Some recent work of mine was published today in the Wall Street Journal. On internet gaming and social networking bans in Vietnam. The article is a great read and I’m happy to have been a (rather small) part of it. These bans on sites like Facebook are really nothing more than mild annoyances to everyone I know here. It never seems to be taken very seriously. Nokia even still advertises the use of Facebook on their billboards. So go figure. It feels like a large act most of the time, meant more to confound than criminalize.
But now there’s a new piece to this enigmatic puzzle. Go.vn. Or Goon Line. Because you can type it into your web address bar that way, too. It’s a government owned and run social networking site where members must give their full names and identification numbers to become members. In the article, the company says that it will target internet cafes and online gamers like the ones pictured above. But so far, since the May launch, no one seems to have really heard anything about it. Despite that, Vietnam is apparently expecting 40 million users by 2015. For sure.

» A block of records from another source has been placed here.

Source: an optimization exercise on an open RTL-to-GDS flow (aim: small area and a short achievable clock period). Production flows keep margins and buffers that such runs may drop. Only simulation tests tie the RTL to the original design; equivalence was not proved.

Setup of the previous run:
==> module sm_lane, before the edit <==
module sm_lane (
  input         clk,
  input         rst,
  input         en,
  input  [7:0]  data,
  input  [4:0]  addr,
  output [10:0] out1,
  output [10:0] out2,
  output [10:0] t
);
  reg [7:0] d;
  always @(posedge clk)
    if (rst) d <= data;
  wire [7:0] n  = -d;
  wire       nz = |d;
  wire [2:0] a = addr[2:0];
  wire       sn1 = en & addr[4];
  reg        sn2;
  reg  [1:0] k1, k2;
  always @(*) begin
    if (!en) begin
      sn2 = 1'b0; k1 = 2'd0; k2 = 2'd0;
    end else if (!addr[4]) begin
      case (a)
        3'd0: begin k1 = 2'd0; sn2 = 1'b1; k2 = 2'd0; end
        3'd1: begin k1 = 2'd2; sn2 = 1'b1; k2 = 2'd3; end
        3'd2: begin k1 = 2'd1; sn2 = 1'b1; k2 = 2'd2; end
        3'd3: begin k1 = 2'd2; sn2 = 1'b0; k2 = 2'd3; end
        3'd4: begin k1 = 2'd0; sn2 = 1'b1; k2 = 2'd1; end
        3'd5: begin k1 = 2'd1; sn2 = 1'b0; k2 = 2'd3; end
        3'd6: begin k1 = 2'd1; sn2 = 1'b0; k2 = 2'd2; end
        default: begin k1 = 2'd0; sn2 = 1'b1; k2 = 2'd3; end
      endcase
    end else begin
      case (a)
        3'd0: begin k1 = 2'd1; sn2 = 1'b1; k2 = 2'd1; end
        3'd1: begin k1 = 2'd0; sn2 = 1'b0; k2 = 2'd3; end
        3'd2: begin k1 = 2'd1; sn2 = 1'b1; k2 = 2'd2; end
        3'd3: begin k1 = 2'd1; sn2 = 1'b1; k2 = 2'd3; end
        3'd4: begin k1 = 2'd0; sn2 = 1'b0; k2 = 2'd1; end
        3'd5: begin k1 = 2'd2; sn2 = 1'b1; k2 = 2'd3; end
        3'd6: begin k1 = 2'd1; sn2 = 1'b0; k2 = 2'd2; end
        default: begin k1 = 2'd2; sn2 = 1'b0; k2 = 2'd3; end
      endcase
    end
  end
  wire [7:0] v1 = sn1 ? n : d;
  wire [7:0] v2 = sn2 ? n : d;
  wire       f1 = sn1 & nz;
  wire       f2 = sn2 & nz;
  wire [10:0] x1 = k1[0] ? {f1, v1, 2'b00} : {v1, 3'b000};
  wire [10:0] x2 = k2[0] ? {f2, v2, 2'b00} : {v2, 3'b000};
  assign out1 = k1[1] ? {f1, f1, x1[10:2]} : x1;
  assign out2 = k2[1] ? {f2, f2, x2[10:2]} : x2;
  assign t = (addr[4:3] == 2'b01) ? {d, 3'b000} :
             (addr[4:3] == 2'b10) ? {n, 3'b000} : 11'd0;
endmodule
Background: an optimization exercise with open tools, aiming at small area. Do not read the settings as production practice.
The RTL was checked by simulation tests, not by an equivalence proof against the original design.
The clock port is modelled as an ideal driver, which makes a skipped or thinned clock tree look cheaper than it is; a real chip needs a root buffer or a tree.
No activity file was given, so power comes from the tool's default toggle rates.

north:
==> flow/design.v <==
module top
(
    input clk,
    input rst,              
    output [7:0] segments,  
    output [3:0] digits     
);
reg  [8:0] tmr_q;
wire [8:0] tmr = tmr_q ^ 9'd173;
wire       sec = tmr[8] & ~tmr[4] & tmr[3] & tmr[2] & ~tmr[1] & tmr[0];
reg  [2:0] sw_q;
wire [2:0] sw_cnt = sw_q ^ 3'd2;
wire       sw = sw_cnt[2] & ~sw_cnt[1];
reg  [1:0] pos_q;
wire [1:0] pos = pos_q ^ 2'd3;
reg        pend_q;
wire       pend = pend_q ^ 1'd0;
reg  [3:0] d3_q, d2_q, d1_q, d0_q;
wire [3:0] d3 = d3_q ^ 4'd10, d2 = d2_q ^ 4'd9, d1 = d1_q ^ 4'd9, d0 = d0_q ^ 4'd1;
wire [3:0] m3 = 4'd10, m2 = 4'd9, m1 = 4'd9, m0 = 4'd1;
wire inc = sw & (sec | pend);
function cy;
    input [3:0] d;
    cy = d[3] & d[0];
endfunction
wire c0 = inc;
wire c1 = c0 & cy(d0);
wire c2 = c1 & cy(d1);
wire c3 = c2 & cy(d2);
always @(posedge clk) begin
    if (rst) begin
        tmr_q  <= 9'h001 ^ 9'd173;
        sw_q   <= 3'b000 ^ 3'd2;
        pos_q  <= 2'b00 ^ 2'd3;
        pend_q <= 1'b0 ^ 1'd0;
        d0_q   <= 4'hF ^ 4'd1;
        d1_q   <= 4'hF ^ 4'd9;
        d2_q   <= 4'hF ^ 4'd9;
        d3_q   <= 4'hF ^ 4'd10;
    end else begin
        tmr_q  <= (sec ? 9'h001 : {tmr[7:0], tmr[8] ^ tmr[3]}) ^ 9'd173;
        sw_q   <= {sw_cnt[1:0], ~sw_cnt[2]} ^ 3'd2;
        pend_q <= (~sw & (sec | pend)) ^ 1'd0;
        if (sw)
            pos_q <= {pos[0], ~pos[1]} ^ 2'd3;
        if (c0) d0_q[0] <= ~d0[0] ^ m0[0];
        if (c0 & d0[0]) d0_q[1] <= (~d0[3] & ~d0[1]) ^ m0[1];
        if (c0 & d0[1] & d0[0]) d0_q[2] <= ~d0[2] ^ m0[2];
        if (c0 & d0[0]) d0_q[3] <= (~d0[3] & d0[2] & d0[1]) ^ m0[3];
        if (c1) d1_q[0] <= ~d1[0] ^ m1[0];
        if (c1 & d1[0]) d1_q[1] <= (~d1[3] & ~d1[1]) ^ m1[1];
        if (c1 & d1[1] & d1[0]) d1_q[2] <= ~d1[2] ^ m1[2];
        if (c1 & d1[0]) d1_q[3] <= (~d1[3] & d1[2] & d1[1]) ^ m1[3];
        if (c2) d2_q[0] <= ~d2[0] ^ m2[0];
        if (c2 & d2[0]) d2_q[1] <= (~d2[3] & ~d2[1]) ^ m2[1];
        if (c2 & d2[1] & d2[0]) d2_q[2] <= ~d2[2] ^ m2[2];
        if (c2 & d2[0]) d2_q[3] <= (~d2[3] & d2[2] & d2[1]) ^ m2[3];
        if (c3) d3_q[0] <= ~d3[0] ^ m3[0];
        if (c3 & d3[0]) d3_q[1] <= (~d3[3] & ~d3[1]) ^ m3[1];
        if (c3 & d3[1] & d3[0]) d3_q[2] <= ~d3[2] ^ m3[2];
        if (c3 & d3[0]) d3_q[3] <= (~d3[3] & d3[2] & d3[1]) ^ m3[3];
    end
end
wire [3:0] d = (pos == 2'b00) ? d3 :
               (pos == 2'b01) ? d2 :
               (pos == 2'b11) ? d1 : d0;
assign digits = {pos == 2'b00, pos == 2'b01, pos == 2'b11, pos == 2'b10};
assign segments[7] = (~d[3]&~d[2]&~d[1]&d[0]) | (d[3]&d[2]) | (d[2]&~d[1]&~d[0]);
assign segments[6] = (d[3]&d[2]&d[0]) | (d[2]&~d[1]&d[0]) | (d[2]&d[1]&~d[0]);
assign segments[5] = (d[3]&d[1]&d[0]) | (~d[2]&d[1]&~d[0]);
assign segments[4] = (~d[3]&~d[2]&~d[1]&d[0]) | (d[2]&~d[1]&~d[0]) | (d[2]&d[1]&d[0]);
assign segments[3] = (d[2]&~d[1]&~d[0]) | (d[0]);
assign segments[2] = (~d[3]&~d[2]&d[1]&~d[0]) | (~d[3]&~d[2]&d[0]) | (d[1]&d[0]);
assign segments[1] = (~d[3]&~d[2]&~d[1]) | (d[2]&d[1]&d[0]);
assign segments[0] = 1'b1;
endmodule
Settings: LEC_CHECK=0, CAP_MARGIN=20, CORE_AREA=2.3 2.72 61.64 61.2, DIE_AREA=0 0 64 64, PLACE_DENSITY=0.85, SLEW_MARGIN=20; clock period 13.5 ns.
standard.sh (not shown) runs the stock make flow with config.mk's settings and CLKGATE_MAP_FILE= SYNTH_SCRIPT=/design/flow/synth_recipe.tcl, a recipe that flattens the netlist after the stock synthesis.
==> flow/flow/run.sh <==
#!/bin/bash
# The standard layout (standard.sh) with three changes:
#  - synthesis maps the logic with an area-oriented ABC script (synth.tcl, area.abc);
#  - port buffers are the smallest buffer, sky130_fd_sc_hd__buf_1;
#  - a lean clock tree: no dummy loads, few clock buffers.
set -euo pipefail
cd "$(dirname "$0")/.."
W=$PWD
sed "s#SYNTH_SCRIPT=[^ ]*#SYNTH_SCRIPT=$W/flow/synth.tcl#" standard.sh > my_standard.sh
grep -q "SYNTH_SCRIPT=$W/flow/synth.tcl" my_standard.sh
export BUFFER_PORTS_ARGS="-buffer_cell sky130_fd_sc_hd__buf_1"
export PRE_CTS_TCL=$W/flow/cts_hook.tcl
export CLK_SLEW_TARGET=0.110
export CLK_TREE_CONFIGS="clkbuf_4:2 buf_4:2 buf_12:1 buf_4:3 buf_6:2 clkbuf_4:3 clkbuf_16:1 buf_6:3 clkbuf_8:2 clkbuf_4:4 clkbuf_8:3"
bash my_standard.sh > standard.log 2>&1
Other scripts of this flow, unchanged in this note and not shown: flow/flow/area.abc, flow/flow/cts_hook.tcl, flow/flow/synth.tcl
The inputs of south differ from those of north as listed below.
--- a/flow/design.v
+++ b/flow/design.v
@@ -1,25 +1,25 @@
 module top
 (
     input clk,
-    input rst,              
-    output [7:0] segments,  
-    output [3:0] digits     
+    input rst,
+    output [7:0] segments,
+    output [3:0] digits
 );
 reg  [8:0] tmr_q;
-wire [8:0] tmr = tmr_q ^ 9'd173;
+wire [8:0] tmr = tmr_q ^ 9'd165;
 wire       sec = tmr[8] & ~tmr[4] & tmr[3] & tmr[2] & ~tmr[1] & tmr[0];
 reg  [2:0] sw_q;
 wire [2:0] sw_cnt = sw_q ^ 3'd2;
 wire       sw = sw_cnt[2] & ~sw_cnt[1];
 reg  [1:0] pos_q;
 wire [1:0] pos = pos_q ^ 2'd3;
 reg        pend_q;
 wire       pend = pend_q ^ 1'd0;
 reg  [3:0] d3_q, d2_q, d1_q, d0_q;
-wire [3:0] d3 = d3_q ^ 4'd10, d2 = d2_q ^ 4'd9, d1 = d1_q ^ 4'd9, d0 = d0_q ^ 4'd1;
-wire [3:0] m3 = 4'd10, m2 = 4'd9, m1 = 4'd9, m0 = 4'd1;
+wire [3:0] d3 = d3_q ^ 4'd12, d2 = d2_q ^ 4'd9, d1 = d1_q ^ 4'd9, d0 = d0_q ^ 4'd1;
+wire [3:0] m3 = 4'd12, m2 = 4'd9, m1 = 4'd9, m0 = 4'd1;
 wire inc = sw & (sec | pend);
 function cy;
     input [3:0] d;
     cy = d[3] & d[0];
 endfunction
@@ -27,20 +27,20 @@
 wire c1 = c0 & cy(d0);
 wire c2 = c1 & cy(d1);
 wire c3 = c2 & cy(d2);
 always @(posedge clk) begin
     if (rst) begin
-        tmr_q  <= 9'h001 ^ 9'd173;
+        tmr_q  <= 9'h001 ^ 9'd165;
         sw_q   <= 3'b000 ^ 3'd2;
         pos_q  <= 2'b00 ^ 2'd3;
         pend_q <= 1'b0 ^ 1'd0;
         d0_q   <= 4'hF ^ 4'd1;
         d1_q   <= 4'hF ^ 4'd9;
         d2_q   <= 4'hF ^ 4'd9;
-        d3_q   <= 4'hF ^ 4'd10;
+        d3_q   <= 4'hF ^ 4'd12;
     end else begin
-        tmr_q  <= (sec ? 9'h001 : {tmr[7:0], tmr[8] ^ tmr[3]}) ^ 9'd173;
+        tmr_q  <= (sec ? 9'h001 : {tmr[7:0], tmr[8] ^ tmr[3]}) ^ 9'd165;
         sw_q   <= {sw_cnt[1:0], ~sw_cnt[2]} ^ 3'd2;
         pend_q <= (~sw & (sec | pend)) ^ 1'd0;
         if (sw)
             pos_q <= {pos[0], ~pos[1]} ^ 2'd3;
         if (c0) d0_q[0] <= ~d0[0] ^ m0[0];
@@ -64,13 +64,13 @@
 wire [3:0] d = (pos == 2'b00) ? d3 :
                (pos == 2'b01) ? d2 :
                (pos == 2'b11) ? d1 : d0;
 assign digits = {pos == 2'b00, pos == 2'b01, pos == 2'b11, pos == 2'b10};
 assign segments[7] = (~d[3]&~d[2]&~d[1]&d[0]) | (d[3]&d[2]) | (d[2]&~d[1]&~d[0]);
-assign segments[6] = (d[3]&d[2]&d[0]) | (d[2]&~d[1]&d[0]) | (d[2]&d[1]&~d[0]);
-assign segments[5] = (d[3]&d[1]&d[0]) | (~d[2]&d[1]&~d[0]);
+assign segments[6] = (d[3]&d[2]) | (d[2]&~d[1]&d[0]) | (d[2]&d[1]&~d[0]);
+assign segments[5] = (d[3]&d[2]) | (~d[2]&d[1]&~d[0]);
 assign segments[4] = (~d[3]&~d[2]&~d[1]&d[0]) | (d[2]&~d[1]&~d[0]) | (d[2]&d[1]&d[0]);
-assign segments[3] = (d[2]&~d[1]&~d[0]) | (d[0]);
-assign segments[2] = (~d[3]&~d[2]&d[1]&~d[0]) | (~d[3]&~d[2]&d[0]) | (d[1]&d[0]);
+assign segments[3] = (d[2]&~d[1]) | (d[0]);
+assign segments[2] = (~d[3]&~d[2]&d[0]) | (~d[2]&d[1]) | (d[1]&d[0]);
 assign segments[1] = (~d[3]&~d[2]&~d[1]) | (d[2]&d[1]&d[0]);
 assign segments[0] = 1'b1;
 endmodule
Findings:
south: worst hold slack lower than north
south ended with less flip-flop and latch share of the layout cell area than north.
Clock group share of total power (lower): north
south vs. north: logic depth of the worst setup path including buffers now sits lower, mean instance size in the synthesized netlist now sits lower, global router's overall resource usage now sits lower, average wire length per cell after detail routing now sits lower, wire length of the first global-routing pass now sits lower.
There was hardly any difference in part of the power in combinational logic between south and north.
In every run of this note, the design's own scripts or RTL, not TritonCTS, make the clock network.

static timing again, ports no longer ideal:
No port has a modelled driver above. Below, the same layouts with a new extraction and two added sets of constraints.
Step 1 sets driving cells, clkbuf_16 on the clock port and buf_2 on the other inputs (assumed; they add their load-dependent delay and slew).
Step 2, shift: input delay + t, output delay - t, t = (earliest + latest rising clock arrival at the registers) / 2. This alone moves slack from input paths to output paths.
a / b / c = no drivers / after step 1 / after step 2; a / b = the first two.
| run | shift t [ns] | setup slack, ns | worst setup path at the end | pins driven straight from the clock port |
|---|---|---|---|---|
| north | 0.155 | 8.471 / 8.439 / 8.594 | register to output | 2 |
| south | 0.167 | 8.393 / 8.356 / 8.523 | register to output | 3 |
After both steps every run listed still meets setup and hold.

Anyway, I’m off to New York and the 2010 Eddie Adams Workshop tonight. To say that I’m excited would be a bit of an understatement. I’ll be working with award winning editors and journalists and a group of students whose work simply blows me out of the water. Sounds like a good trip to me. So probably until my inevitable return.
2 thoughts on “Internet Gamer Outtakes & Off to New York”
[…] first is somewhat familiar. Aaron’s work on young computer game fans in Hanoi was used in the Wall Street Journal article about about state control of the […]
Are all those people in the pictures above playing games? It looks like a call center for computer help! Have fun in New York and stay healthy!